* INSTRUCTIONS FOR THE TASK *
Copy the lines exactly. Begin at the first line of the data and stop after the line with "23.3 | 922 |".
:: INFORMATION SHOWN ::
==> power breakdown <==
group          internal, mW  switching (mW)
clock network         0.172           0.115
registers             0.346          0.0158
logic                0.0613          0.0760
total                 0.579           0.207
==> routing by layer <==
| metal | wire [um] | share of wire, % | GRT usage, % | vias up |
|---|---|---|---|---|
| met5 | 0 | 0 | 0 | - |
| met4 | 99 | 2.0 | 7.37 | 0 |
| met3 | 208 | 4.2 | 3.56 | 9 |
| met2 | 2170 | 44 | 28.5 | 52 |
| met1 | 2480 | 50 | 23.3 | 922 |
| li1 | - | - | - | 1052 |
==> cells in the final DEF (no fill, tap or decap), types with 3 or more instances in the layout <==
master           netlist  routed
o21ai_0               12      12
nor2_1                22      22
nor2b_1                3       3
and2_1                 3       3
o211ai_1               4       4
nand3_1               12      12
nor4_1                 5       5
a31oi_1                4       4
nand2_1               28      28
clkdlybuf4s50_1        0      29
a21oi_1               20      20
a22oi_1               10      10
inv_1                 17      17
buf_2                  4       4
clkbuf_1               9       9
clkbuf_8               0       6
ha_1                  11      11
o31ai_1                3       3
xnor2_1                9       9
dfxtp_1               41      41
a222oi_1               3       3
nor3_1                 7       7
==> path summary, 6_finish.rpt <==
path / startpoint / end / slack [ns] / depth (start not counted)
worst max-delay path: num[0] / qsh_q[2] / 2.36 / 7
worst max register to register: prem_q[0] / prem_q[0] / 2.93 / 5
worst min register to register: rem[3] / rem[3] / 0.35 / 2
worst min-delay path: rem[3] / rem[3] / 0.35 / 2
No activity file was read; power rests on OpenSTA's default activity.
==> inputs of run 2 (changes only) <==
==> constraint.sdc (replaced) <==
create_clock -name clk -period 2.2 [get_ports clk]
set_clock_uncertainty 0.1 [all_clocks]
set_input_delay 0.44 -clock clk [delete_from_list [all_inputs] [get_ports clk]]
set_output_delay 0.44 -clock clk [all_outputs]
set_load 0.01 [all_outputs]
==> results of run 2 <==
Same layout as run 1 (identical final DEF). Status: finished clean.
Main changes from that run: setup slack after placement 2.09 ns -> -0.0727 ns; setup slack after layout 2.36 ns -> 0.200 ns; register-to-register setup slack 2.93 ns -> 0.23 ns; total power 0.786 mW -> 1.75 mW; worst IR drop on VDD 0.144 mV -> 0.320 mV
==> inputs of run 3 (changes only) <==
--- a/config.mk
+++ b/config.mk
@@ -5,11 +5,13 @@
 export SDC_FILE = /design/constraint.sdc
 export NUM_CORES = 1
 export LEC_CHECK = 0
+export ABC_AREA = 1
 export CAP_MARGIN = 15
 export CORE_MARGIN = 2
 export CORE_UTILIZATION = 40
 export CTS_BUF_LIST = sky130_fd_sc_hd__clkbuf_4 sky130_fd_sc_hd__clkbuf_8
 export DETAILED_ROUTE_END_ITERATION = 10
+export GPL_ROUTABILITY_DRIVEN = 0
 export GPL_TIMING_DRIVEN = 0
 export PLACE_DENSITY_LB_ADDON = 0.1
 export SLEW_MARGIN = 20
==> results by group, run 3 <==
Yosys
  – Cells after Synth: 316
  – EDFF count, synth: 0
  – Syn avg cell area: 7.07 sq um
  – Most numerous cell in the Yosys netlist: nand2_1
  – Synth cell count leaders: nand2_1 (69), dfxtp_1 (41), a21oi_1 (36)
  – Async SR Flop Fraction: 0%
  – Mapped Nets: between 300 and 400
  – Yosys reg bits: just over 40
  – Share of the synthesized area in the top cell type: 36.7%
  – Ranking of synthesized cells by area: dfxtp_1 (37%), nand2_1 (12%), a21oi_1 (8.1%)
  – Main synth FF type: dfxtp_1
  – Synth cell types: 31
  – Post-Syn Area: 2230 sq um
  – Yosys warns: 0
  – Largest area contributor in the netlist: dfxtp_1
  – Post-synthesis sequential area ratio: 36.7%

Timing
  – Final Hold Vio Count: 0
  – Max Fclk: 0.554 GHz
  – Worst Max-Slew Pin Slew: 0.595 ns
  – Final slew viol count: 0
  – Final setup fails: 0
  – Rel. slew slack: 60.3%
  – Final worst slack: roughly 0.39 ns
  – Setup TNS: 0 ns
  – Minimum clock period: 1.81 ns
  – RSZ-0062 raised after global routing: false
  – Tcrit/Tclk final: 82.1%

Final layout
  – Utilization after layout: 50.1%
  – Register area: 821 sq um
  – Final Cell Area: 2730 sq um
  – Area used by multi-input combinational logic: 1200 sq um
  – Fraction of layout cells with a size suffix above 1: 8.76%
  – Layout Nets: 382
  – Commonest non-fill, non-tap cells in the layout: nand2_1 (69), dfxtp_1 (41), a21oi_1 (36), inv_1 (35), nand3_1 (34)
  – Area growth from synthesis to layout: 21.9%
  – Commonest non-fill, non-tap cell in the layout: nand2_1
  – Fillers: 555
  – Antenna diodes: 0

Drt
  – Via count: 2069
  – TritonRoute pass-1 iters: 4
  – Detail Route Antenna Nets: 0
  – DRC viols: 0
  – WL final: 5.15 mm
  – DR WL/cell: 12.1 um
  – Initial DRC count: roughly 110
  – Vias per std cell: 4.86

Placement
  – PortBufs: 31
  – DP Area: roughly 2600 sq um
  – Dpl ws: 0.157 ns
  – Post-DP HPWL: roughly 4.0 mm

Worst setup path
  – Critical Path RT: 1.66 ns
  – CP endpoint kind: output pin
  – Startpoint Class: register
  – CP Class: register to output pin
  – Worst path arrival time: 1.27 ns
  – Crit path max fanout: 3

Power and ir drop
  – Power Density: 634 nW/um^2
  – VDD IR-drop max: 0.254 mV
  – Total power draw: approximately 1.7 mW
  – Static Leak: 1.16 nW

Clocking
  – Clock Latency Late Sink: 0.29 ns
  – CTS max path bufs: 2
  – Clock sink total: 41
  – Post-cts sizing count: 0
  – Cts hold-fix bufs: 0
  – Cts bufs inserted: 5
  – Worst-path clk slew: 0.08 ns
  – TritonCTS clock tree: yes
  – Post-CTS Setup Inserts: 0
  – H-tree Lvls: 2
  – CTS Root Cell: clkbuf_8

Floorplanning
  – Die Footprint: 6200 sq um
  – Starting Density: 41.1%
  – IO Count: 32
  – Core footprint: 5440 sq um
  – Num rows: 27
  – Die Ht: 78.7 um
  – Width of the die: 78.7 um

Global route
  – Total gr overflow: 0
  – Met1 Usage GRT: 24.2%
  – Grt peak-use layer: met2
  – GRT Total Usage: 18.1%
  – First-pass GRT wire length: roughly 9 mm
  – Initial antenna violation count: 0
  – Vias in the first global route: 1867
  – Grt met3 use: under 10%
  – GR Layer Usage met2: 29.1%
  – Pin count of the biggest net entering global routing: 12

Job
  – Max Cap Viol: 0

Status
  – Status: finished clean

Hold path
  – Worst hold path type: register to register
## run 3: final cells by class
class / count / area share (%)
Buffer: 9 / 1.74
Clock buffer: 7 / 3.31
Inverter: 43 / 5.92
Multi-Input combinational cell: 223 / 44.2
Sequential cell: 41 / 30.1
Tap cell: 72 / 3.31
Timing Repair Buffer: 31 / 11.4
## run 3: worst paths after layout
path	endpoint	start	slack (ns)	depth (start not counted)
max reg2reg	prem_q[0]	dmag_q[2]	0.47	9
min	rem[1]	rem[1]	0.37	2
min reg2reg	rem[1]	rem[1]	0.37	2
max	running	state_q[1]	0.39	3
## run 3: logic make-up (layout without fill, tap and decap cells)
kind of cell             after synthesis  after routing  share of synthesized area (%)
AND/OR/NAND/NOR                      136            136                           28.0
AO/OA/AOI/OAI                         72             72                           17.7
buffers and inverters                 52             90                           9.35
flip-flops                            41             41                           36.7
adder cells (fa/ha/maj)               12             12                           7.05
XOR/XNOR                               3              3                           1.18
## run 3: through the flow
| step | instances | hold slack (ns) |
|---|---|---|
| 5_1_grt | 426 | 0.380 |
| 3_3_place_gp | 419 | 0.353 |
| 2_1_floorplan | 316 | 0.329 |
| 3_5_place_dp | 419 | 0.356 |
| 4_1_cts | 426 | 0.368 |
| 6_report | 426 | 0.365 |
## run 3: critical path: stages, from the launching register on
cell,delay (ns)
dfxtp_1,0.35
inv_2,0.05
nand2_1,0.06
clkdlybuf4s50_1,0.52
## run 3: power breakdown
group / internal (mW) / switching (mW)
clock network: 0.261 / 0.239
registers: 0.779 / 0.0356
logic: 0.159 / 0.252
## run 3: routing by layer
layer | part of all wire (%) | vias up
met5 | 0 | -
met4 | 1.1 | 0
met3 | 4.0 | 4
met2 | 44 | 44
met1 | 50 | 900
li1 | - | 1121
:::
* OUTPUT BELOW *
==> power breakdown <==
group          internal, mW  switching (mW)
clock network         0.172           0.115
registers             0.346          0.0158
logic                0.0613          0.0760
total                 0.579           0.207
==> routing by layer <==
| metal | wire [um] | share of wire, % | GRT usage, % | vias up |
|---|---|---|---|---|
| met5 | 0 | 0 | 0 | - |
| met4 | 99 | 2.0 | 7.37 | 0 |
| met3 | 208 | 4.2 | 3.56 | 9 |
| met2 | 2170 | 44 | 28.5 | 52 |
| met1 | 2480 | 50 | 23.3 | 922 |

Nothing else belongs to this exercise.